Par Nathania Cahen, le 3 juin 2022

Journaliste

Le camion démonstrateur de Miki Nectoux fait également office de labo ©Milvi

À Arles, l’association Milvi cherche des solutions aux maux de la planète. Miki Nectoux imagine ainsi des objets nés de plastique recyclé ou façonnés dans la terre. De la vaisselle recyclable plutôt que du carton neuf pour les ventes à emporter. Avec, en ligne de mire, l’objectif zéro déchet.

Milvi, comme les 1000 vies que certains objets pourraient connaître.
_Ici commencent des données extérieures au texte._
$ cat config.mk
export PLATFORM = sky130hd
export DESIGN_NAME = bank_map_decoder
export DESIGN_NICKNAME = d
export VERILOG_FILES = /design/src/rtl/amd_pkg.sv /design/src/rtl/amd_region_decode.sv /design/src/rtl/amd_mode_regs.sv /design/src/rtl/amd_rdata_mux.sv /design/src/rtl/bank_map_decoder.sv
export SDC_FILE = /design/constraint.sdc
export NUM_CORES = 1
export LEC_CHECK = 0
export CAP_MARGIN = 20
export CORE_ASPECT_RATIO = 1.75
export CORE_MARGIN = 2
export CORE_UTILIZATION = 29
export CTS_BUF_LIST = sky130_fd_sc_hd__clkbuf_2 sky130_fd_sc_hd__clkbuf_4 sky130_fd_sc_hd__clkbuf_8
export DETAILED_ROUTE_END_ITERATION = 8
export PLACE_DENSITY_LB_ADDON = 0.15
export SETUP_SLACK_MARGIN = 0.3
export SKIP_CTS_REPAIR_TIMING = 1
export SYNTH_ARGS = -nofsm -noshare
export SYNTH_HDL_FRONTEND = slang
export SYNTH_SLANG_ARGS = --single-unit
$ cat constraint.sdc
create_clock -name clk -period 1.6 [get_ports clk]
set_clock_uncertainty 0.2 [all_clocks]
set_input_delay 0.24 -clock clk [delete_from_list [all_inputs] [get_ports clk]]
set_output_delay 0.24 -clock clk [all_outputs]
set_load 0.01 [all_outputs]
### src/rtl/funnel_pkg.sv
package funnel_pkg;
  typedef enum logic [1:0] {
    OP_SRL = 2'b00,
    OP_SRA = 2'b01,
    OP_SLL = 2'b10,
    OP_ROR = 2'b11
  } shift_op_e;
endpackage

### src/rtl/funnel_front.sv
module funnel_front import funnel_pkg::*; #(
  parameter int W     = 32,
  parameter int AMT_W = $clog2(W),
  localparam int FW   = W + (1 << AMT_W) - 1
) (
  input  logic [W-1:0]     data_i,
  input  logic [AMT_W-1:0] amount_i,
  input  logic [1:0]       op_i,
  output logic [FW-1:0]    funnel_o,
  output logic [AMT_W-1:0] amt_o
);
  // Top bit of the {hi,lo} pair is never reachable in 0..31, so it is dropped.
  always_comb begin
    unique case (shift_op_e'(op_i))
      OP_SRL: begin
        funnel_o = {{(W-1){1'b0}}, data_i};
        amt_o    = amount_i;
      end
      OP_SRA: begin
        funnel_o = {{(W-1){data_i[W-1]}}, data_i};
        amt_o    = amount_i;
      end
      OP_SLL: begin
        // {data,0} pre-moved by 1, then moved by ~k: total 32-k.
        funnel_o = {data_i, {(W-1){1'b0}}};
        amt_o    = ~amount_i;
      end
      default: begin
        funnel_o = {data_i[W-2:0], data_i};
        amt_o    = amount_i;
      end
    endcase
  end

  always_comb begin
    if (op_i == OP_ROR)
      assert_ror_feedback_R4: assert (funnel_o[FW-1:W] == data_i[W-2:0]);
    if (op_i == OP_SLL)
      assert_sll_amount_inverted_R3: assert ((amt_o + amount_i) == {AMT_W{1'b1}});
  end
endmodule

### src/rtl/funnel_level.sv
module funnel_level #(
  parameter int IN_W  = 63,
  parameter int SHIFT = 1,
  localparam int OUT_W = IN_W - SHIFT
) (
  input  logic [IN_W-1:0]  d_i,
  input  logic             sel_i,
  output logic [OUT_W-1:0] q_o
);
  assign q_o = sel_i ? d_i[IN_W-1:SHIFT] : d_i[OUT_W-1:0];
endmodule

### src/rtl/funnel_shifter.sv
module funnel_shifter import funnel_pkg::*; #(
  parameter int W      = 32,
  localparam int AMT_W = $clog2(W),
  localparam int FW    = W + (1 << AMT_W) - 1
) (
  input  logic [W-1:0]     data_i,
  input  logic [AMT_W-1:0] amount_i,
  input  logic [1:0]       op_i,
  output logic [W-1:0]     result_o
);
  logic [FW-1:0]    funnel;
  logic [AMT_W-1:0] amt;

  funnel_front #(.W(W), .AMT_W(AMT_W)) i_front (
    .data_i   (data_i),
    .amount_i (amount_i),
    .op_i     (op_i),
    .funnel_o (funnel),
    .amt_o    (amt)
  );

  // Level i moves by 2**i; each level drops bits no later level can reach.
  for (genvar i = 0; i < AMT_W; i++) begin : g_lvl
    localparam int IN_W  = FW - ((1 << i) - 1);
    localparam int OUT_W = IN_W - (1 << i);
    logic [OUT_W-1:0] q;
    if (i == 0) begin : g_first
      funnel_level #(.IN_W(IN_W), .SHIFT(1 << i)) i_level (
        .d_i(funnel), .sel_i(amt[i]), .q_o(q)
      );
    end else begin : g_next
      funnel_level #(.IN_W(IN_W), .SHIFT(1 << i)) i_level (
        .d_i(g_lvl[i-1].q), .sel_i(amt[i]), .q_o(q)
      );
    end
  end

  assign result_o = g_lvl[AMT_W-1].q;

  logic [W-1:0] low_mask;
  assign low_mask = (W'(1) << amount_i) - W'(1);

  always_comb begin
    if (op_i == OP_SRL && amount_i != '0)
      assert_srl_zero_fill_R1: assert (result_o[W-1] == 1'b0);
    if (op_i == OP_SRA)
      assert_sra_sign_kept_R2: assert (result_o[W-1] == data_i[W-1]);
    if (op_i == OP_SLL)
      assert_sll_low_zero_R3: assert ((result_o & low_mask) == '0);
    if (op_i == OP_ROR)
      assert_ror_ones_kept_R4: assert ($countones(result_o) == $countones(data_i));
    if (amount_i == '0)
      assert_zero_amount_identity_R5: assert (result_o == data_i);
  end
endmodule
Et presque autant d’expérimentations de la part d’un jeune architecte designer, Miki Nectoux. Par la force des choses, son matériau de prédilection est le plastique. La planète n’en manque pas et les poubelles en regorgent. Alors il a mis sur pied des ateliers de sensibilisation et de recyclage, avec un partage des pratiques en open source. Le projet a été baptisé PPP, pour Precious Plastic Provence.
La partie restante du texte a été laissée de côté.